裂缝型碳酸盐岩储层酸压数值模拟

酸压是碳酸盐岩储层重要的大型增产改造措施,酸压中,准确预测酸液作用距离对酸压设计至关重要,其决定酸压改造范围、影响酸压目标缝长设定及酸压效果预测。裂缝型碳酸盐岩储层非均质性极强,基质较致密,天然裂缝所在区域渗透率很高,酸液滤失严重。目前各种酸压模型假设裂缝面上渗透率均匀分布,也不能考虑天然裂缝对滤失的影响,这些模型预测的酸液作用距离较长,酸压设计缺乏可靠的模拟模型。针对该问题,本文进行了裂缝型碳酸盐岩储层酸压数值模拟研究,首先基于地质统计规律建立人工裂缝面上渗透率分布模型、天然裂缝分布模型,并基于地质统计参数生成裂缝面上渗透率及天然裂缝分布；然后建立酸液流动、酸液滤失、酸岩反应数学、粗糙酸蚀裂缝表面形成过程模拟模型；再将以上模型耦合求解,形成酸压模拟模型。基于该模型,进行了广泛的数值模拟研究,分析了天然裂缝参数对酸液作用距离、酸蚀裂缝表面的影响。研究发现,天然裂缝对活酸作用距离和酸蚀裂缝表面影响显著,考虑天然裂缝时,其作用距离显著低于常规模型预测的距离,酸蚀裂缝表面更粗糙；裂缝型储层酸压设计中,天然裂缝是不可忽略的因素,新模型预测的酸液作用更合理。该研究为裂缝型碳酸盐岩储层酸压设计提供了更可靠模拟工具。

Acid fracturing modeling of naturally fractured carbonates

acid fracturing is one of large scale stimulation technologies for carbonates. In acid fracturing, accurate prediction of live acid penetration is vital for an acid fracturing design because it determines the area of stimulation and affects setting the target length of effective acid fracture length as well as predicting acid fracturing performance. Naturally fractured carbonates have strong heterogeneities with tight matrix and high perm natural fractures. Acid leakoff is serious in acid fracturing. Currant acid fracturing models assume uniform permeability distribution on the fracture surfaces and are unable to account for the effect of natural fractures. These models predict much longer live acid penetration distance than what it is in real situations.

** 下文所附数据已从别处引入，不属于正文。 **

This is an optimization exercise on Yosys and OpenROAD, whose aim is small area, a short achievable clock period and few clock cycles, not a production implementation. Function was checked by simulation only, so behaviour that the tests miss may differ from the original.

File: flow/design.v
module awn_lane (
    input  wire        clk,
    input  wire        rst,
    input  wire        start,
    output reg         done,
    output wire [9:0]  imem_addr,
    input  wire [31:0] imem_data,
    input  wire [63:0] in_bits,
    input  wire        wr_en,
    input  wire [1:0]  wr_sel,
    input  wire [3:0]  wr_addr,
    input  wire [31:0] wr_data,
    output wire [63:0] q_bits,
    output reg  [63:0] sig,
    output reg  [16:0] steps,
    output reg  [3:0]  cause
);
    localparam [63:0] CRC_POLY = 64'h42F0_E1EB_A9EA_3693;
    localparam [3:0] CAUSE_END     = 4'h1;
    localparam [3:0] CAUSE_STACK   = 4'h2;
    localparam [3:0] CAUSE_ILLEGAL = 4'h4;
    localparam [5:0] OP_LD   = 6'h01, OP_AND  = 6'h02, OP_OR   = 6'h03, OP_XOR  = 6'h04;
    localparam [5:0] OP_ST   = 6'h05, OP_SET  = 6'h06, OP_RST  = 6'h07, OP_NOT  = 6'h08;
    localparam [5:0] OP_PSH  = 6'h10, OP_POP  = 6'h11, OP_RDS  = 6'h12, OP_POPA = 6'h13;
    localparam [5:0] OP_POPO = 6'h14, OP_POPX = 6'h15;
    localparam [5:0] OP_CTU  = 6'h1A, OP_CTD  = 6'h1B, OP_CRS  = 6'h1C, OP_CLD  = 6'h1D;
    localparam [5:0] OP_EDG  = 6'h1E;
    localparam [5:0] OP_LW   = 6'h20, OP_SW   = 6'h21, OP_ADD  = 6'h22, OP_SUB  = 6'h23;
    localparam [5:0] OP_MUL  = 6'h24, OP_ANDW = 6'h25, OP_ORW  = 6'h26, OP_XORW = 6'h27;
    localparam [5:0] OP_MIN  = 6'h28, OP_MAX  = 6'h29, OP_SEL  = 6'h2A;
    localparam [5:0] OP_CEQ  = 6'h2B, OP_CNE  = 6'h2C, OP_CLT  = 6'h2D, OP_CLE  = 6'h2E;
    localparam [5:0] OP_CGT  = 6'h2F, OP_CGE  = 6'h30;
    localparam [5:0] OP_SHL  = 6'h31, OP_SHR  = 6'h32, OP_ASR  = 6'h33;
    localparam [5:0] OP_NEGW = 6'h34, OP_ABS  = 6'h35, OP_LDL  = 6'h36;
    localparam [5:0] OP_JMP  = 6'h38, OP_JC   = 6'h39, OP_JNC  = 6'h3A;
    localparam [5:0] OP_NOP  = 6'h3E, OP_END  = 6'h3F;
    localparam [2:0] BS_I = 3'd0, BS_Q = 3'd1, BS_M = 3'd2, BS_WB = 3'd3;
    localparam [2:0] BS_C = 3'd5, BS_S = 3'd6;
    localparam [2:0] WS_IW = 3'd0, WS_QW = 3'd1, WS_MW = 3'd2, WS_W = 3'd3;
    localparam [2:0] WS_K  = 3'd4, WS_CV = 3'd6, WS_IMM = 3'd7;
    reg  [63:0] q_r;               
    reg  [63:0] m_r;               
    reg  [31:0] w_r   [0:15];      
    reg  [31:0] k_r   [0:7];       
    reg  [31:0] cv_r  [0:7];       
    reg  [7:0]  in_u_r;            
    reg  [7:0]  in_d_r;            
    reg  [15:0] prev_r;            
    reg  [31:0] scan_no;           
    reg         first_r;           
    reg         running;
    reg         lit_pending;       
    reg  [10:0] pc;                
    reg         ba;
    reg  [31:0] wa;
    reg  [15:0] stk;
    reg  [4:0]  depth;
    reg         ov;
    reg         first_scan;        
    reg  [63:0] crc;
    reg  [16:0] nsteps;
    assign q_bits = q_r;
    integer i;
    function [63:0] crc_fold;
        input [63:0]  c;
        input [127:0] rec;
        integer b;
        reg fb;
        begin
            crc_fold = c;
            for (b = 127; b >= 0; b = b - 1) begin
                fb = crc_fold[63] ^ rec[b];
                crc_fold = {crc_fold[62:0], 1'b0} ^ (fb ? CRC_POLY : 64'd0);
            end
        end
    endfunction
    wire [31:0] ir     = imem_data;
    wire [5:0]  op     = ir[31:26];
    wire [2:0]  space  = ir[25:23];
    wire        ninv   = ir[22];
    wire [16:0] bidx   = ir[16:0];
    wire [15:0] widx   = ir[15:0];
    wire [11:0] objn   = ir[11:0];
    wire [15:0] target = ir[15:0];
    wire [4:0]  shamt  = ir[4:0];
    wire fmt_b_ok  = (ir[21:17] == 5'd0);
    wire fmt_w_ok  = (ir[22:16] == 7'd0);
    wire fmt_o_ok  = (ir[25:12] == 14'd0);
    wire fmt_j_ok  = (ir[25:16] == 10'd0);
    wire fmt_s_ok  = (ir[25:5]  == 21'd0);
    wire fmt_n_ok  = (ir[25:0]  == 26'd0);
    reg bit_rd_ok;
    always @(*) begin
        case (space)
            BS_I, BS_Q, BS_M: bit_rd_ok = (bidx < 17'd64);
            BS_WB:            bit_rd_ok = (bidx < 17'd512);
            BS_C:             bit_rd_ok = (bidx < 17'd8);
            BS_S:             bit_rd_ok = (bidx < 17'd12);
            default:          bit_rd_ok = 1'b0;
        endcase
    end
    reg bit_st_ok;
    always @(*) begin
        case (space)
            BS_Q, BS_M: bit_st_ok = (bidx < 17'd64);
            BS_WB:      bit_st_ok = (bidx < 17'd512);
            default:    bit_st_ok = 1'b0;
        endcase
    end
    reg word_rd_ok;
    always @(*) begin
        case (space)
            WS_IW, WS_QW, WS_MW: word_rd_ok = (widx < 16'd2);
            WS_W:                word_rd_ok = (widx < 16'd16);
            WS_K, WS_CV:         word_rd_ok = (widx < 16'd8);
            WS_IMM:              word_rd_ok = 1'b1;
            default:             word_rd_ok = 1'b0;
        endcase
    end
    reg word_st_ok;
    always @(*) begin
        case (space)
            WS_QW, WS_MW: word_st_ok = (widx < 16'd2);
            WS_W:         word_st_ok = (widx < 16'd16);
            default:      word_st_ok = 1'b0;
        endcase
    end
    reg legal;
    always @(*) begin
        case (op)
            OP_LD, OP_AND, OP_OR, OP_XOR:
                legal = fmt_b_ok && bit_rd_ok;
            OP_ST:
                legal = fmt_b_ok && bit_st_ok;
            OP_SET, OP_RST:
                legal = fmt_b_ok && !ninv && bit_st_ok;
            OP_NOT, OP_PSH, OP_POP, OP_RDS, OP_POPA, OP_POPO, OP_POPX,
            OP_NEGW, OP_ABS, OP_NOP, OP_END:
                legal = fmt_n_ok;
            OP_LDL:
                legal = fmt_n_ok && (pc != 11'd1023);
            OP_CTU, OP_CTD, OP_CRS, OP_CLD:
                legal = fmt_o_ok && (objn < 12'd8);
            OP_EDG:
                legal = fmt_o_ok && (objn < 12'd16);
            OP_SW:
                legal = fmt_w_ok && word_st_ok;
            OP_LW, OP_ADD, OP_SUB, OP_MUL, OP_ANDW, OP_ORW, OP_XORW,
            OP_MIN, OP_MAX, OP_SEL, OP_CEQ, OP_CNE, OP_CLT, OP_CLE, OP_CGT, OP_CGE:
                legal = fmt_w_ok && word_rd_ok;
            OP_SHL, OP_SHR, OP_ASR:
                legal = fmt_s_ok;
            OP_JMP, OP_JC, OP_JNC:
                legal = fmt_j_ok && (target > {5'd0, pc}) && (target < 16'd1024);
            default:
                legal = 1'b0;
        endcase
    end
    reg [7:0] cout;
    always @(*) begin
        for (i = 0; i < 8; i = i + 1)
            cout[i] = ($signed(cv_r[i]) >= $signed(k_r[i]));
    end
    reg [15:0] sysbits;
    always @(*) begin
        sysbits = 16'd0;
        sysbits[0] = 1'b1;         
        sysbits[1] = 1'b0;         
        sysbits[2] = first_scan;   
        sysbits[3] = ov;           
        sysbits[4] = 1'b0;         
    end
    wire [31:0] wb_word = w_r[bidx[8:5]];
    reg bit_raw;
    always @(*) begin
        case (space)
            BS_I:    bit_raw = in_bits[bidx[5:0]];
            BS_Q:    bit_raw = q_r[bidx[5:0]];
            BS_M:    bit_raw = m_r[bidx[5:0]];
            BS_WB:   bit_raw = wb_word[bidx[4:0]];
            BS_C:    bit_raw = cout[bidx[2:0]];
            BS_S:    bit_raw = sysbits[bidx[3:0]];
            default: bit_raw = 1'b0;
        endcase
    end
    wire bx = bit_raw ^ ninv;
    reg [31:0] wx;
    always @(*) begin
        case (space)
            WS_IW:   wx = widx[0] ? in_bits[63:32] : in_bits[31:0];
            WS_QW:   wx = widx[0] ? q_r[63:32]     : q_r[31:0];
            WS_MW:   wx = widx[0] ? m_r[63:32]     : m_r[31:0];
            WS_W:    wx = w_r[widx[3:0]];
            WS_K:    wx = k_r[widx[2:0]];
            WS_CV:   wx = cv_r[widx[2:0]];
            WS_IMM:  wx = {{16{widx[15]}}, widx};
            default: wx = 32'd0;
        endcase
    end
    wire [32:0] add_full = {wa[31], wa} + {wx[31], wx};
    wire [32:0] sub_full = {wa[31], wa} - {wx[31], wx};
    wire        add_ov   = add_full[32] ^ add_full[31];
    wire        sub_ov   = sub_full[32] ^ sub_full[31];
    wire signed [63:0] mul_full = $signed(wa) * $signed(wx);
    wire        mul_ov   = (mul_full[63:31] != {33{1'b0}}) && (mul_full[63:31] != {33{1'b1}});
    wire [31:0] neg_wa   = 32'd0 - wa;
    wire        neg_ov   = (wa == 32'h8000_0000);
    wire [31:0] abs_wa   = wa[31] ? neg_wa : wa;
    wire        lt       = $signed(wa) < $signed(wx);
    wire        eq       = (wa == wx);
    wire [2:0]  cn     = objn[2:0];
    wire [3:0]  en     = objn[3:0];
    wire [31:0] cv_cur = cv_r[cn];
    wire [31:0] cv_inc = (cv_cur == 32'h7FFF_FFFF) ? cv_cur : cv_cur + 32'd1;
    wire [31:0] cv_dec = (cv_cur == 32'h8000_0000) ? cv_cur : cv_cur - 32'd1;
    wire        edge_rising = (en < 4'd8);
    wire        edge_prev   = prev_r[en];
    wire        edge_out    = edge_rising ? (ba & ~edge_prev) : (edge_prev & ~ba);
    reg         n_ba;
    reg  [31:0] n_wa;
    reg  [15:0] n_stk;
    reg  [4:0]  n_depth;
    reg         n_ov;
    reg  [10:0] n_pc;
    reg         close;
    reg  [3:0]  close_cause;
    reg         fold;
    reg [127:0] rec;
    reg         n_lit;
    reg         bst_en;      
    reg         bst_val;
    reg         wst_en;      
    reg         cv_we;
    reg  [31:0] cv_wd;
    reg         inu_we, ind_we;
    reg         edg_we;
    reg  [31:0] cv_new;
    always @(*) begin
        n_ba        = ba;
        n_wa        = wa;
        n_stk       = stk;
        n_depth     = depth;
        n_ov        = ov;
        n_pc        = pc + 11'd1;
        close       = 1'b0;
        close_cause = CAUSE_END;
        fold        = 1'b0;
        rec         = 128'd0;
        n_lit       = 1'b0;
        bst_en      = 1'b0;
        bst_val     = 1'b0;
        wst_en      = 1'b0;
        cv_we       = 1'b0;
        cv_wd       = cv_cur;
        inu_we      = 1'b0;
        ind_we      = 1'b0;
        edg_we      = 1'b0;
        cv_new      = cv_cur;
        if (pc[10]) begin
            close       = 1'b1;
            close_cause = CAUSE_ILLEGAL;
        end else if (lit_pending) begin
            n_wa = ir;
        end else if (!legal) begin
            close       = 1'b1;
            close_cause = CAUSE_ILLEGAL;
        end else begin
            case (op)
                OP_LD:  n_ba = bx;
                OP_AND: n_ba = ba & bx;
                OP_OR:  n_ba = ba | bx;
                OP_XOR: n_ba = ba ^ bx;
                OP_ST, OP_SET, OP_RST: begin
                    if (op == OP_ST) begin
                        bst_en  = 1'b1;
                        bst_val = ba ^ ninv;
                    end else begin
                        bst_en  = ba;
                        bst_val = (op == OP_SET);
                    end
                    fold = 1'b1;
                    rec  = {4'h4, space, 40'd0, bidx, 63'd0, bst_en & bst_val};
                end
                OP_NOT: n_ba = ~ba;
                OP_PSH: begin
                    if (depth == 5'd16) begin
                        close       = 1'b1;
                        close_cause = CAUSE_STACK;
                    end else begin
                        n_stk   = {stk[14:0], ba};
                        n_depth = depth + 5'd1;
                    end
                end
                OP_POP, OP_RDS, OP_POPA, OP_POPO, OP_POPX: begin
                    if (depth == 5'd0) begin
                        close       = 1'b1;
                        close_cause = CAUSE_STACK;
                    end else begin
                        case (op)
                            OP_POP, OP_RDS: n_ba = stk[0];
                            OP_POPA:        n_ba = ba & stk[0];
                            OP_POPO:        n_ba = ba | stk[0];
                            default:        n_ba = ba ^ stk[0];
                        endcase
                        if (op != OP_RDS) begin
                            n_stk   = {1'b0, stk[15:1]};
                            n_depth = depth - 5'd1;
                        end
                    end
                end
                OP_CTU: begin
                    if (ba && !in_u_r[cn]) cv_new = cv_inc;
                    cv_we  = 1'b1;
                    cv_wd  = cv_new;
                    inu_we = 1'b1;
                    n_ba   = ($signed(cv_new) >= $signed(k_r[cn]));
                    fold   = 1'b1;
                    rec    = {4'h6, 2'd1, 46'd0, objn, 32'd0, cv_new};
                end
                OP_CTD: begin
                    if (ba && !in_d_r[cn]) cv_new = cv_dec;
                    cv_we  = 1'b1;
                    cv_wd  = cv_new;
                    ind_we = 1'b1;
                    n_ba   = ($signed(cv_new) >= $signed(k_r[cn]));
                    fold   = 1'b1;
                    rec    = {4'h6, 2'd1, 46'd0, objn, 32'd0, cv_new};
                end
                OP_CRS, OP_CLD: begin
                    if (ba) cv_new = (op == OP_CRS) ? 32'd0 : wa;
                    cv_we = 1'b1;
                    cv_wd = cv_new;
                    fold  = 1'b1;
                    rec   = {4'h6, 2'd1, 46'd0, objn, 32'd0, cv_new};
                end
                OP_EDG: begin
                    n_ba   = edge_out;
                    edg_we = 1'b1;
                    fold   = 1'b1;
                    rec    = {4'h6, 2'd2, 46'd0, objn, 63'd0, ba};
                end
                OP_LW:   n_wa = wx;
                OP_SW: begin
                    wst_en = 1'b1;
                    fold   = 1'b1;
                    rec    = {4'h5, space, 41'd0, widx, 32'd0, wa};
                end
                OP_ADD:  begin n_wa = add_full[31:0];  n_ov = add_ov; end
                OP_SUB:  begin n_wa = sub_full[31:0];  n_ov = sub_ov; end
                OP_MUL:  begin n_wa = mul_full[31:0];  n_ov = mul_ov; end
                OP_ANDW: n_wa = wa & wx;
                OP_ORW:  n_wa = wa | wx;
                OP_XORW: n_wa = wa ^ wx;
                OP_MIN:  n_wa = lt ? wa : wx;
                OP_MAX:  n_wa = lt ? wx : wa;
                OP_SEL:  if (!ba) n_wa = wx;
                OP_CEQ:  n_ba = eq;
                OP_CNE:  n_ba = !eq;
                OP_CLT:  n_ba = lt;
                OP_CLE:  n_ba = lt | eq;
                OP_CGT:  n_ba = !(lt | eq);
                OP_CGE:  n_ba = !lt;
                OP_SHL:  n_wa = wa << shamt;
                OP_SHR:  n_wa = wa >> shamt;
                OP_ASR:  n_wa = $unsigned($signed(wa) >>> shamt);
                OP_NEGW: begin n_wa = neg_wa; n_ov = neg_ov; end
                OP_ABS:  begin n_wa = abs_wa; n_ov = wa[31] & neg_ov; end
                OP_LDL:  n_lit = 1'b1;
                OP_JMP, OP_JC, OP_JNC: begin
                    if (op == OP_JMP || (op == OP_JC && ba) || (op == OP_JNC && !ba)) begin
                        n_pc = target[10:0];
                        fold = 1'b1;
                        rec  = {4'h7, 44'd0, target, 54'd0, pc[9:0]};
                    end
                end
                OP_END: begin
                    close       = 1'b1;
                    close_cause = CAUSE_END;
                end
                default: ;   
            endcase
        end
    end
    wire [16:0]  steps_now = nsteps + 17'd1;
    wire [127:0] close_rec = {4'hF, 16'd0, close_cause, 23'd0, steps_now, 32'd0, scan_no};
    wire [63:0]  crc_step  = fold ? crc_fold(crc, rec) : crc;
    wire [63:0]  crc_close = crc_fold(crc, close_rec);
    assign imem_addr = running ? n_pc[9:0] : 10'd0;
    always @(posedge clk) begin
        if (rst) begin
            running     <= 1'b0;
            done        <= 1'b0;
            lit_pending <= 1'b0;
            pc          <= 11'd0;
            ba          <= 1'b0;
            wa          <= 32'd0;
            stk         <= 16'd0;
            depth       <= 5'd0;
            ov          <= 1'b0;
            first_scan  <= 1'b0;
            first_r     <= 1'b1;
            crc         <= 64'd0;
            nsteps      <= 17'd0;
            scan_no     <= 32'd0;
            sig         <= 64'd0;
            steps       <= 17'd0;
            cause       <= 4'd0;
            q_r         <= 64'd0;
            m_r         <= 64'd0;
            in_u_r      <= 8'd0;
            in_d_r      <= 8'd0;
            prev_r      <= 16'd0;
            for (i = 0; i < 16; i = i + 1) w_r[i] <= 32'd0;
            for (i = 0; i < 8; i = i + 1) begin
                k_r[i]  <= 32'd0;
                cv_r[i] <= 32'd0;
            end
        end else if (!running) begin
            done <= 1'b0;
            if (wr_en) begin
                case (wr_sel)
                    2'd0: if (wr_addr[0]) m_r[63:32] <= wr_data; else m_r[31:0] <= wr_data;
                    2'd1: w_r[wr_addr]       <= wr_data;
                    2'd2: k_r[wr_addr[2:0]]  <= wr_data;
                    default: cv_r[wr_addr[2:0]] <= wr_data;
                endcase
            end
            if (start) begin
                running     <= 1'b1;
                lit_pending <= 1'b0;
                pc          <= 11'd0;
                ba          <= 1'b0;
                wa          <= 32'd0;
                stk         <= 16'd0;
                depth       <= 5'd0;
                ov          <= 1'b0;
                first_scan  <= first_r;
                first_r     <= 1'b0;
                crc         <= 64'hFFFF_FFFF_FFFF_FFFF;
                nsteps      <= 17'd0;
                scan_no     <= scan_no + 32'd1;
            end
        end else begin
            nsteps      <= steps_now;
            pc          <= n_pc;
            ba          <= n_ba;
            wa          <= n_wa;
            stk         <= n_stk;
            depth       <= n_depth;
            ov          <= n_ov;
            lit_pending <= n_lit;
            crc         <= crc_step;
            if (bst_en) begin
                case (space)
                    BS_Q:    q_r[bidx[5:0]] <= bst_val;
                    BS_M:    m_r[bidx[5:0]] <= bst_val;
                    default: w_r[bidx[8:5]][bidx[4:0]] <= bst_val;
                endcase
            end
            if (wst_en) begin
                case (space)
                    WS_QW:   if (widx[0]) q_r[63:32] <= wa; else q_r[31:0] <= wa;
                    WS_MW:   if (widx[0]) m_r[63:32] <= wa; else m_r[31:0] <= wa;
                    default: w_r[widx[3:0]] <= wa;
                endcase
            end
            if (cv_we)  cv_r[cn]    <= cv_wd;
            if (inu_we) in_u_r[cn]  <= ba;
            if (ind_we) in_d_r[cn]  <= ba;
            if (edg_we) prev_r[en]  <= ba;
            if (close) begin
                running <= 1'b0;
                done    <= 1'b1;
                sig     <= crc_close;
                steps   <= steps_now;
                cause   <= close_cause;
            end
        end
    end
endmodule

Acid fracturing designing lacks of reliable models. Aiming at this problem, we build a new acid fracturing model in this paper. Firstly, we build a model of permeability and natural fracture distribution on the fracture surfaces in terms of geostatistics, based on which to generate permeability and natural fracture distributions. Then we build a model for acid flow, acid leakoff, acid-rock reaction, and fracture surface variation. Coupling the models above forms a new acid fracturing model, based on which extensive numerical simulation is conducted to analyze the effect of natural fracture parameter on live acid penetration distance and rough fracture surfaces. The study shows that natural fractures have remarkable effect on live acid penetration distance and rough fracture surfaces. With effect of natural fractures, the live acid penetration distance is much shorter the one predicted by conventional models, and the fracture surfaces are more rough. In acid fracturing design of naturally fractured carbonates, natural fractures are the non-negligible factor. The new model predicts more reasonable acid penetration distance. This study provides a more reliable simulation tool for acid fracturing design of naturally fractured carbonates.